* Work item *
Print the line that has "0.0558 | 2260 |" in it, then every remaining line of the data, exactly and without anything extra.

* Supplied records *
### src/rtl/systolic_seq.sv
// Sequencer for the DIM x DIM systolic multiply: operand row-write tracking, wavefront enable, result readback.
// Optional cycle counter on perf_cycles is built only when SYSTOLIC_SEQ_PERF_EN is defined.
module systolic_seq #(
  parameter int DIM = 8,
  parameter int CW  = $clog2(3*DIM)
) (
  input  logic                     clk,
  input  logic                     rst,
  input  logic                     wr_valid,
  input  logic                     wr_sel,
  input  logic [$clog2(DIM)-1:0]   wr_row,
  output logic                     wr_ready,
  input  logic                     start,
  output logic                     start_err,
  output logic                     a_wren,
  output logic                     b_wren,
  output logic [$clog2(DIM)-1:0]   wr_row_q,
  output logic                     mem_en,
  output logic                     c_valid,
  output logic [$clog2(DIM)-1:0]   c_row,
  output logic                     busy,
  output logic                     done,
  output logic [31:0]              perf_cycles
);

  localparam int RW = $clog2(DIM);
  localparam logic [CW-1:0] COMP_LAST = CW'(3*DIM-3);
  localparam logic [RW-1:0] ROW_LAST  = RW'(DIM-1);

  typedef enum logic [1:0] {S_IDLE, S_COMPUTE, S_READ, S_DONE} state_t;

  state_t          r_state;
  logic [DIM-1:0]  r_a_mask;
  logic [DIM-1:0]  r_b_mask;
  logic [CW-1:0]   r_cnt;
  logic            r_a_wren;
  logic            r_b_wren;
  logic [RW-1:0]   r_wr_row_q;
  logic            r_mem_en;
  logic            r_c_valid;
  logic [RW-1:0]   r_c_row;
  logic            r_done;
  logic            r_start_err;

  logic [DIM-1:0]  w_row_dec;
  logic            w_idle;
  logic            w_full;
  logic            w_start_acc;

  for (genvar gi = 0; gi < DIM; gi++) begin : g_row_dec
    assign w_row_dec[gi] = (wr_row == RW'(gi));
  end

  assign w_idle      = (r_state == S_IDLE);
  assign w_full      = (&r_a_mask) && (&r_b_mask);
  // A write in the same cycle wins over start; start is then silently dropped.
  assign w_start_acc = w_idle && !wr_valid && start && w_full;

  always_ff @(posedge clk) begin
    if (rst) begin
      r_state     <= S_IDLE;
      r_a_mask    <= '0;
      r_b_mask    <= '0;
      r_cnt       <= '0;
      r_a_wren    <= 1'b0;
      r_b_wren    <= 1'b0;
      r_wr_row_q  <= '0;
      r_mem_en    <= 1'b0;
      r_c_valid   <= 1'b0;
      r_c_row     <= '0;
      r_done      <= 1'b0;
      r_start_err <= 1'b0;
    end else begin
      r_a_wren    <= 1'b0;
      r_b_wren    <= 1'b0;
      r_done      <= 1'b0;
      r_start_err <= 1'b0;
      case (r_state)
        S_IDLE: begin
          if (wr_valid) begin
            r_a_wren   <= !wr_sel;
            r_b_wren   <= wr_sel;
            r_wr_row_q <= wr_row;
            if (wr_sel) r_b_mask <= r_b_mask | w_row_dec;
            else        r_a_mask <= r_a_mask | w_row_dec;
          end else if (start) begin
            if (w_start_acc) begin
              r_state  <= S_COMPUTE;
              r_mem_en <= 1'b1;
              r_cnt    <= '0;
            end else begin
              r_start_err <= 1'b1;
            end
          end
        end
        S_COMPUTE: begin
          // 3*DIM-2 enable cycles let the skewed wavefront drain through the array.
          if (r_cnt == COMP_LAST) begin
            r_mem_en  <= 1'b0;
            r_c_valid <= 1'b1;
            r_c_row   <= '0;
            r_state   <= S_READ;
          end else begin
            r_cnt <= r_cnt + 1'b1;
          end
        end
        S_READ: begin
          if (r_c_row == ROW_LAST) begin
            r_c_valid <= 1'b0;
            r_c_row   <= '0;
            r_done    <= 1'b1;
            r_state   <= S_DONE;
          end else begin
            r_c_row <= r_c_row + 1'b1;
          end
        end
        S_DONE: begin
          r_a_mask <= '0;
          r_b_mask <= '0;
          r_state  <= S_IDLE;
        end
        default: r_state <= S_IDLE;
      endcase
    end
  end

  assign wr_ready  = w_idle;
  assign busy      = !w_idle;
  assign a_wren    = r_a_wren;
  assign b_wren    = r_b_wren;
  assign wr_row_q  = r_wr_row_q;
  assign mem_en    = r_mem_en;
  assign c_valid   = r_c_valid;
  assign c_row     = r_c_row;
  assign done      = r_done;
  assign start_err = r_start_err;

`ifdef SYSTOLIC_SEQ_PERF_EN
  logic [31:0] r_perf;

  // Counts the accept cycle plus every COMPUTE/READ cycle, so the done cycle
  // already shows the full start-to-done latency and it is held afterwards.
  always_ff @(posedge clk) begin
    if (rst) begin
      r_perf <= '0;
    end else if (w_start_acc) begin
      r_perf <= 32'd1;
    end else if ((r_state == S_COMPUTE || r_state == S_READ) && (r_perf != '1)) begin
      r_perf <= r_perf + 32'd1;
    end
  end

  assign perf_cycles = r_perf;
`else
  assign perf_cycles = '0;
`endif

endmodule
**config.mk**
```make
export PLATFORM = sky130hd
export DESIGN_NAME = hazard_info_pipe
export DESIGN_NICKNAME = d
export VERILOG_FILES = /design/src/rtl/hazard_info_pipe.sv
export SDC_FILE = /design/constraint.sdc
export NUM_CORES = 1
export LEC_CHECK = 0
export BUFFER_PORTS_ARGS = -buffer_cell sky130_fd_sc_hd__buf_4
export CORE_AREA = 2 2 64 66
export DETAILED_ROUTE_END_ITERATION = 16
export DIE_AREA = 0 0 66 68
export PLACE_DENSITY = 0.76
export SKIP_CTS_REPAIR_TIMING = 1
export SYNTH_ARGS = -nofsm -noshare
export SYNTH_HDL_FRONTEND = slang
export SYNTH_SLANG_ARGS = --single-unit
```
**constraint.sdc**
```tcl
create_clock -name clk -period 2 [get_ports clk]
set_input_delay 0.4 -clock clk [delete_from_list [all_inputs] [get_ports clk]]
set_output_delay 0.4 -clock clk [all_outputs]
set_load 0.05 [all_outputs]
```
**src/rtl/hazard_info_pipe.sv**
```systemverilog
// Hazard bookkeeping for a 5-stage pipeline: carries destination/Tnew records
// through E, M and W and derives the D- and E-stage operand forward selects.
module hazard_info_pipe #(
    parameter int TNEW_W = 4
) (
    input  logic              clk,
    input  logic              reset,
    input  logic              HIP_i_Stall,
    input  logic [4:0]        HIP_i_D_Rs,
    input  logic [4:0]        HIP_i_D_Rt,
    input  logic [4:0]        HIP_i_D_WAddr,
    input  logic [TNEW_W-1:0] HIP_i_D_Tnew,
    output logic [4:0]        HIP_o_E_WAddr,
    output logic [TNEW_W-1:0] HIP_o_E_Tnew,
    output logic [4:0]        HIP_o_M_WAddr,
    output logic [TNEW_W-1:0] HIP_o_M_Tnew,
    output logic [4:0]        HIP_o_W_WAddr,
    output logic [1:0]        HIP_o_D_FwdRs,
    output logic [1:0]        HIP_o_D_FwdRt,
    output logic [1:0]        HIP_o_E_FwdRs,
    output logic [1:0]        HIP_o_E_FwdRt
);

    logic [4:0]        e_rs_q, e_rs_d;
    logic [4:0]        e_rt_q, e_rt_d;
    logic [4:0]        e_waddr_q, e_waddr_d;
    logic [TNEW_W-1:0] e_tnew_q, e_tnew_d;
    logic [4:0]        m_waddr_q, m_waddr_d;
    logic [TNEW_W-1:0] m_tnew_q, m_tnew_d;
    logic [4:0]        w_waddr_q, w_waddr_d;

    function automatic logic [TNEW_W-1:0] sat_dec(input logic [TNEW_W-1:0] n);
        logic [TNEW_W-1:0] r;
        if (n == {TNEW_W{1'b0}}) begin
            r = {TNEW_W{1'b0}};
        end else begin
            r = n - {{(TNEW_W-1){1'b0}}, 1'b1};
        end
        return r;
    endfunction

    // The youngest matching stage decides; a match whose result is not yet ready yields 0.
    function automatic logic [1:0] d_fwd(
        input logic [4:0]        r,
        input logic [4:0]        e_wa,
        input logic [TNEW_W-1:0] e_tn,
        input logic [4:0]        m_wa,
        input logic [TNEW_W-1:0] m_tn,
        input logic [4:0]        w_wa
    );
        logic [1:0] sel;
        sel = 2'd0;
        if (r == 5'd0) begin
            sel = 2'd0;
        end else if (r == e_wa) begin
            sel = (e_tn == {TNEW_W{1'b0}}) ? 2'd1 : 2'd0;
        end else if (r == m_wa) begin
            sel = (m_tn == {TNEW_W{1'b0}}) ? 2'd2 : 2'd0;
        end else if (r == w_wa) begin
            sel = 2'd3;
        end else begin
            sel = 2'd0;
        end
        return sel;
    endfunction

    function automatic logic [1:0] e_fwd(
        input logic [4:0]        r,
        input logic [4:0]        m_wa,
        input logic [TNEW_W-1:0] m_tn,
        input logic [4:0]        w_wa
    );
        logic [1:0] sel;
        sel = 2'd0;
        if (r == 5'd0) begin
            sel = 2'd0;
        end else if (r == m_wa) begin
            sel = (m_tn == {TNEW_W{1'b0}}) ? 2'd1 : 2'd0;
        end else if (r == w_wa) begin
            sel = 2'd2;
        end else begin
            sel = 2'd0;
        end
        return sel;
    endfunction

    // Next-state: E takes the D record or a bubble; M and W always advance.
    always_comb begin
        e_rs_d    = 5'd0;
        e_rt_d    = 5'd0;
        e_waddr_d = 5'd0;
        e_tnew_d  = {TNEW_W{1'b0}};
        if (HIP_i_Stall) begin
            e_rs_d    = 5'd0;
            e_rt_d    = 5'd0;
            e_waddr_d = 5'd0;
            e_tnew_d  = {TNEW_W{1'b0}};
        end else begin
            e_rs_d    = HIP_i_D_Rs;
            e_rt_d    = HIP_i_D_Rt;
            e_waddr_d = HIP_i_D_WAddr;
            e_tnew_d  = HIP_i_D_Tnew;
        end
        m_waddr_d = e_waddr_q;
        m_tnew_d  = sat_dec(e_tnew_q);
        w_waddr_d = m_waddr_q;
    end

    // Stage registers; reset wins over stall and flushes every record.
    always_ff @(posedge clk) begin
        if (reset) begin
            e_rs_q    <= 5'd0;
            e_rt_q    <= 5'd0;
            e_waddr_q <= 5'd0;
            e_tnew_q  <= {TNEW_W{1'b0}};
            m_waddr_q <= 5'd0;
            m_tnew_q  <= {TNEW_W{1'b0}};
            w_waddr_q <= 5'd0;
        end else begin
            e_rs_q    <= e_rs_d;
            e_rt_q    <= e_rt_d;
            e_waddr_q <= e_waddr_d;
            e_tnew_q  <= e_tnew_d;
            m_waddr_q <= m_waddr_d;
            m_tnew_q  <= m_tnew_d;
            w_waddr_q <= w_waddr_d;
        end
    end

    assign HIP_o_E_WAddr = e_waddr_q;
    assign HIP_o_E_Tnew  = e_tnew_q;
    assign HIP_o_M_WAddr = m_waddr_q;
    assign HIP_o_M_Tnew  = m_tnew_q;
    assign HIP_o_W_WAddr = w_waddr_q;

    assign HIP_o_D_FwdRs = d_fwd(HIP_i_D_Rs, e_waddr_q, e_tnew_q, m_waddr_q, m_tnew_q, w_waddr_q);
    assign HIP_o_D_FwdRt = d_fwd(HIP_i_D_Rt, e_waddr_q, e_tnew_q, m_waddr_q, m_tnew_q, w_waddr_q);
    assign HIP_o_E_FwdRs = e_fwd(e_rs_q, m_waddr_q, m_tnew_q, w_waddr_q);
    assign HIP_o_E_FwdRt = e_fwd(e_rt_q, m_waddr_q, m_tnew_q, w_waddr_q);

endmodule

```
# ---- Word-level counts from Yosys, hierarchy flattened
# Index checks and enable logic that the tools add are counted.
dict set report totals {
  register_bits 33
  inputBits 22
  out_inout_bits 31
  wordCells 43
}
dict set report classes {
  addsub 1
  n_eq_ne 10
  n_mux 17
  n_reduce_logical 8
}
# op count
set ops {}
lappend ops {{5-bit == test} 10}
lappend ops {{2-bit 2-to-1 mux} 15}
lappend ops {{5-bit logical NOT} 4}
lappend ops {{4-bit logical NOT} 2}
lappend ops {{2-bit OR reduction} 2}
lappend ops {{4-bit by 1-bit subtractor with 4-bit output (second input constant)} 1}
lappend ops {{1-bit 2-to-1 mux} 2}

# ---- Depth between registers and ports, before layout
# Gate-level depths: netlist of run 1.
dict set report logic_depth {
  depth_word 5
  mapped_depth 6
  depth_no_buf 6
}

# ---- Worst setup path after synthesis of run 1
# No wires, ideal clock.
dict set report synth_path {
  kind {reg-to-output}
  start {register m_waddr_q[3], in the netlist HIP_o_M_WAddr[3]}
  end {output port HIP_o_E_FwdRs[0]}
  arrival_time_ps 2358
  required_ps 1600
  path_slack_ps -758
  path_stages_with_launch 6
  path_buffers 1
  cell_sequence {dfxtp_1 clkbuf_1 xor2_1 nor3_1 nand3_1 nor3_1}
}
dict set report synth_between {
  elab_chain_len 3
}
# element line
set synth_rtl {}
lappend synth_rtl {{start: declaration} 28} ;# logic [4:0] m_waddr_q, m_waddr_d;
lappend synth_rtl {{start signal: assignment} 124} ;# m_waddr_q <= m_waddr_d;
lappend synth_rtl {{5-bit == test} 77} ;# end else if (r == m_wa) begin
lappend synth_rtl {{2-bit 2-to-1 mux} 77}
lappend synth_rtl {{2-bit 2-to-1 mux} 75} ;# if (r == 5'd0) begin
lappend synth_rtl {{end: declaration} 20} ;# output logic [1:0] HIP_o_E_FwdRs,
# Every way passes these cells.

# ---- Final worst setup path of run 1
dict set report layout_path {
  start {register m_tnew_q[3], in the netlist HIP_o_M_Tnew[3]}
  end {output port HIP_o_D_FwdRs[1]}
}
dict set report layout_between {
  elab_chain_len 5
}
# element line
set layout_rtl {}
lappend layout_rtl {{start: declaration} 29} ;# logic [TNEW_W-1:0] m_tnew_q, m_tnew_d;
lappend layout_rtl {{start signal: assignment} 117} ;# m_tnew_q <= {TNEW_W{1'b0}};
lappend layout_rtl {{start signal: assignment} 125} ;# m_tnew_q <= m_tnew_d;
lappend layout_rtl {{4-bit logical NOT} 58} ;# sel = (m_tn == {TNEW_W{1'b0}}) ? 2'd2 : 2'd0;
lappend layout_rtl {{2-bit 2-to-1 mux} 58}
lappend layout_rtl {{2-bit 2-to-1 mux} 57} ;# end else if (r == m_wa) begin
lappend layout_rtl {{2-bit 2-to-1 mux} 55} ;# end else if (r == e_wa) begin
lappend layout_rtl {{2-bit 2-to-1 mux} 53} ;# if (r == 5'd0) begin
lappend layout_rtl {{end: declaration} 18} ;# output logic [1:0] HIP_o_D_FwdRs,
# Every way passes these cells.

==> reports/metrics.cfg, run 1 <==
[sta]
report.final.slew_viol_count = 0
fin_crit_ns = 2.28
period_share_pct = 114
skew_ns = 0.00118
tns_ns = -1.08
tightestPinTransition_ns = 0.883
fmax_mhz = 439
setup_viol = 8
relSlewSlack_pct = 40.9
hold_violations = 0
fin_ws_ns = -0.279
grt_setup_unrepaired = yes

[status]
violations = setup timing
status = complete, but fails checks

[setup_path]
r2r-start = HIP_o_E_Tnew[1]
reg2reg_to = HIP_o_M_Tnew[3]
crit_arrival_ns = 1.88
required_ns = 1.60
r2r_setup_slack_ns = 0.80
r2r.worst_path.cells = 5
worstSetupStartpointType = flop
cp_max_fo = 3
endpoint_kind = output pin
crit_type = flop to output pin

[synth]
synth_top_cells_by_area = dfxtp_1 40%, xnor2_1 15%, xor2_1 12%, and2_1 7.2%, nor2b_1 3.8%
yosysMostFrequentCell = dfxtp_1
yosys_register_bits = 33
async_flop_share_pct = 0
ys_types = 28
synth_area_per_cell_um2 = 9.20
synth_nets = 203
synth_commonest_cells = 33 x dfxtp_1, 28 x xnor2_1, 22 x xor2_1
yosysSeqAreaShare_pct = 39.9
synth_top_area_share_pct = 39.9
synth-edff-count = 0
ys.flop_type = dfxtp_1
syn-instance-count = 180
synth_warnings = 0
netlist_area_um2 = 1660
synth_area_leader_cell = dfxtp_1

[detailed_routing]
antenna_left = 0
vias = 1496
routed_wirelength_um = 4290
first_iter_violations = 44
first_pass_iters = 4
post_drt_wl_per_cell_um = 14.2
drc = 0
routed_via_density = 4.95

[die]
initial_core_util_pct = 43.0
core_area_um2 = 3860
fp.dieH_um = 68
die-area_um2 = 4490
ios = 53
die_width_um = 66
rows = 23

[clocking]
clk_path_buf_depth = 2
clkTransAtPathRegs_ns = 0.06
cts_made_buffers = 5
htree_levels = 2
cts_tree = built
cts_sinks = 33
ctsRootBufferMaster = clkbuf_8
insertion_delay_ns = 0.29

[finish]
area_growth_pct = 51.4
nets = 274
stdcell_count = 302
insertedDiodeCount = 0
drive_gt1_share_pct = 48.8
multiInputGateArea_um2 = 1070
regArea_um2 = 689
fillers = 301
utilization_pct = 65.1

[global_routing]
grt_pass1_wl_um = 6200
antenna_found_initial = 0
grt_max_degree = 20
overflow = 0
grt_pass1_vias = 1334
grt_usage_pct = 19.0

[place]
gp_congestion = 0.824
place_inst = 286
dp_hpwl_um = 2920
port_buffers = 52

[hold_path]
holdCritStartpoint = HIP_i_D_WAddr[0]
hold_class = primary input to flop
hold_depth = 2
hold_end = HIP_o_E_WAddr[0]

[power_and_ir_drop]
power_mw = 1.69
power.density_nw_per_um2 = 675
p_leak_nw = 1.12
ir_drop_v = 0.000546

[run]
drv_cap = 0

[metrics by stage]
stage,setup WS [ns],hold WS (ns),area [um2]
final,-0.279,0.309,2510
after global routing,-0.323,0.304,2510
after CTS,-0.317,0.306,2350
after detailed placement,-0.132,0.458,2250
after global placement,-0.128,0.467,2250
after floorplan,-0.104,0.464,1740
[worst max path at each step]
stage / startpoint / end / slack (ns)
2_1_floorplan: HIP_o_M_Tnew[3] / HIP_o_D_FwdRs[1] / -0.10
3_3_place_gp: HIP_i_D_Rt[1] / HIP_o_D_FwdRt[0] / -0.13
3_5_place_dp: HIP_i_D_Rt[1] / HIP_o_D_FwdRt[0] / -0.13
4_1_cts: HIP_o_M_Tnew[3] / HIP_o_D_FwdRs[1] / -0.32
5_1_grt: HIP_o_M_Tnew[3] / HIP_o_D_FwdRs[1] / -0.32
6_report: HIP_o_M_Tnew[3] / HIP_o_D_FwdRs[1] / -0.28
[where the power goes]
group	switching, mW	internal [mW]	total (mW)	leakage [nW]
Combinational	0.230	0.197	0.427	0.791
Clock	0.239	0.311	0.549	0.0542
Sequential	0.0330	0.684	0.717	0.279
[sequential cells by signal, indices dropped and copies added (netlist names)]
register / cells
HIP_o_E_Tnew: 4
HIP_o_E_WAddr: 5
e_rt_q: 5
HIP_o_W_WAddr: 5
HIP_o_M_WAddr: 5
e_rs_q: 5
HIP_o_M_Tnew: 4
[critical path: stages, from the launching register on]
cell and delay (ns):
dfxtp_4 0.34, or4_4 0.55, or3_4 0.40, a21oi_4 0.14, buf_6 0.17
[cells in the final DEF, fill, tap and decap left out, types with 3 or more instances in the layout]
cell type	n
xnor2_1	28
dfxtp_1	12
nand2_1	3
nor2_1	4
o21ai_2	3
buf_4	64
clkbuf_8	7
nor2b_1	10
buf_6	9
nor3_1	9
dfxtp_2	20
and2_1	19
nand3_1	6
xor2_1	22
or4_4	3
[logic make-up after synthesis]
| logic type | synth area share, % |
|---|---|
| and+or+nand+nor | 26.0 |
| adders and majority gates | 0.755 |
| AOI/OAI and AO/OA | 4.45 |
| xor gates and xnor gates | 26.4 |
| buffers and inverters | 2.49 |
| DFF | 39.9 |
[per-layer routing]
layer | share of wire, % | GRT usage (%)
met3 | 6.1 | 5.26
met5 | 0 | 0
met2 | 49 | 32.1
met1 | 42 | 22.6
met4 | 2.9 | 8.67
[layout make-up]
type	count	share of cell area (%)
Clock inverter	1	0.200
Multi-Input combinational cell	136	42.5
Inverter	2	0.299
Clock buffer	7	3.84
Sequential cell	33	27.5
Tap cell	50	2.49
Timing Repair Buffer	73	23.2
Note: power is estimated with default switching activity, not from simulation.
==> inputs of run 2 (changes only) <==
==> constraint.sdc (replaced) <==
create_clock -name clk -period 2.7 [get_ports clk]
set_input_delay 0.54 -clock clk [delete_from_list [all_inputs] [get_ports clk]]
set_output_delay 0.54 -clock clk [all_outputs]
set_load 0.1 [all_outputs]
==> run 2 against run 1 <==
  * The run now ends clean
  * Die area is the same
  * Sequential power down 26%
  * Largest power group unchanged
  * Combinational power is 19% lower
  * Clock skew increased by 0.0027 ns
  * Global-route usage increased by 0.055 points
  * Count of clock-buffer cells in the layout did not move
  * Non-clock buffer count down 19
  * Sequential cell count did not move
  * Clock power fell by 34%
  * Critical path depth is the same
  * Utilization fell by 6.6 points
==> reports/metrics.cfg, run 2 (synthesis results as in run 1) <==
[status]
status = complete, no violations

[hold_path]
holdCritStartpoint = HIP_i_D_WAddr[0]
hold_class = primary input to flop

[run]
drv_cap = 0  ; unchanged

[die]
rows = 23  ; unchanged
initial_core_util_pct = 43.0  ; unchanged
die_width_um = 66  ; unchanged
fp.dieH_um = 68  ; unchanged
ios = 53  ; unchanged
die-area_um2 = 4490  ; unchanged
core_area_um2 = 3860  ; unchanged

[detailed_routing]
drc = 0  ; unchanged
first_pass_iters = 4  ; unchanged
routed_wirelength_um = 3860  ; -10%
post_drt_wl_per_cell_um = 13.7  ; -3.7%
antenna_left = 0  ; unchanged
first_iter_violations = 47  ; +6.8%
vias = 1349  ; -9.8%
routed_via_density = 4.78  ; -3.4%

[clocking]
insertion_delay_ns = 0.28  ; about the same
ctsRootBufferMaster = clkbuf_8
clkTransAtPathRegs_ns = 0.06  ; about the same
cts_sinks = 33  ; unchanged
htree_levels = 2  ; unchanged
cts_made_buffers = 5  ; unchanged
cts_tree = built
clk_path_buf_depth = 2  ; unchanged

[sta]
period_share_pct = 97.9
report.final.slew_viol_count = 0  ; unchanged
skew_ns = 0.00389  ; +0.00272 ns
fin_crit_ns = 2.64
grt_setup_unrepaired = no
hold_violations = 0  ; unchanged
relSlewSlack_pct = 59.7  ; +19 points
setup_viol = 0  ; -8
fin_hold_ws_ns = 0.456  ; +0.147 ns
tns_ns = 0  ; +1.08 ns
tightestPinTransition_ns = 0.599  ; -0.284 ns
fmax_mhz = 378

[setup_path]
r2r-start = HIP_o_E_Tnew[0]
crit_arrival_ns = 2.10  ; +0.22 ns
r2r_setup_slack_ns = 1.53  ; +0.73 ns
required_ns = 2.16  ; +0.56 ns
worstSetupStartpointType = flop
endpoint_kind = output pin
cp_max_fo = 4  ; +1
startpoint = HIP_o_M_Tnew[1]
crit_type = flop to output pin

[power_and_ir_drop]
power_mw = 1.24  ; -27%
p_leak_nw = 0.995  ; -12%
power.density_nw_per_um2 = 549  ; -19%
ir_drop_v = 0.000391  ; -28%

[global_routing]
grt_max_degree = 20  ; unchanged
grt_pass1_wl_um = 6370  ; +2.8%
overflow = 0  ; unchanged
grt_usage_pct = 19.0  ; +0.055 points
antenna_found_initial = 0  ; unchanged
grt_pass1_vias = 1366  ; +2.4%

[place]
place_inst = 275  ; -3.8%
gp_congestion = 0.813  ; -1.4%
port_buffers = 52  ; unchanged
dp_hpwl_um = 2940  ; +0.70%

[finish]
drive_gt1_share_pct = 34.5  ; -14 points
nets = 255  ; -6.9%
layout_commonest_cell = buf_4
insertedDiodeCount = 0  ; unchanged
area_growth_pct = 36.2
stdcell_count = 282  ; -6.6%
utilization_pct = 58.5  ; -6.6 points
mostFrequentLayoutCells = 54 x buf_4, 28 x xnor2_1, 22 x xor2_1

==> run 2: changes by cell type in the layout (fill, tap and decap cells not counted), sizes merged <==
| cell | previous run | this run |
|---|---|---|
| buf | 73 | 54 |
| clkinv | 1 | 0 |
==> run 2: final timing paths <==
| check | end | cells past startpoint |
|---|---|---|
| max | HIP_o_D_FwdRs[1] | 4 |
| min | HIP_o_E_WAddr[0] | 2 |
| max reg2reg | HIP_o_M_Tnew[1] | 5 |
| min reg2reg | HIP_o_M_Tnew[0] | 1 |
==> run 2: where the power goes <==
part / internal, mW / switching [mW] / total (mW) / leakage, nW
Clock: 0.202 / 0.163 / 0.365 / 0.0443
Sequential: 0.507 / 0.0236 / 0.530 / 0.275
Combinational: 0.111 / 0.234 / 0.344 / 0.675
Total: 0.819 / 0.420 / 1.24 / 0.995
==> run 2: stage by stage <==
| step | setup slack, ns | cell area, um2 |
|---|---|---|
| 4_1_cts | 0.0436 | 2260 |
| 6_report | 0.0558 | 2260 |
| 3_5_place_dp | 0.196 | 2170 |
| 2_1_floorplan | 0.00303 | 1740 |
| 3_3_place_gp | 0.219 | 2170 |
| 5_1_grt | 0.00335 | 2260 |
==> run 2: area by class of cell <==
class                   instances  area, um2
repair buffers                 54        405
well taps                      50       62.6
multi-input cells             136       1020
fillers                       361       1600
inverters                       2       7.51
clock buffers                   7       86.3
flip-flops and latches         33        676
==> run 2: critical path: stages, from the launching register on <==
cell,delay (ns)
dfxtp_2,0.32
or4_4,0.60
or3_1,0.45
a21oi_4,0.15
buf_4,0.30
==> run 2: metal layers <==
| metal | global-route usage (%) | vias to the layer above | wire length (um) |
|---|---|---|---|
| li1 | - | 692 | - |
| met1 | 24.7 | 614 | 1760 |
| met2 | 31.7 | 38 | 1840 |
| met3 | 4.77 | 5 | 214 |
| met4 | 5.36 | 0 | 46 |
| met5 | 0 | - | 0 |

* Response to the exercise *
| 6_report | 0.0558 | 2260 |
| 3_5_place_dp | 0.196 | 2170 |
| 2_1_floorplan | 0.00303 | 1740 |
| 3_3_place_gp | 0.219 | 2170 |
| 5_1_grt | 0.00335 | 2260 |
==> run 2: area by class of cell <==
class                   instances  area, um2
repair buffers                 54        405
well taps                      50       62.6
multi-input cells             136       1020
fillers                       361       1600
inverters                       2       7.51
clock buffers                   7       86.3
flip-flops and latches         33        676
==> run 2: critical path: stages, from the launching register on <==
cell,delay (ns)
dfxtp_2,0.32
or4_4,0.60
or3_1,0.45
a21oi_4,0.15
buf_4,0.30
==> run 2: metal layers <==
| metal | global-route usage (%) | vias to the layer above | wire length (um) |
|---|---|---|---|
| li1 | - | 692 | - |
| met1 | 24.7 | 614 | 1760 |
| met2 | 31.7 | 38 | 1840 |
| met3 | 4.77 | 5 | 214 |
| met4 | 5.36 | 0 | 46 |
| met5 | 0 | - | 0 |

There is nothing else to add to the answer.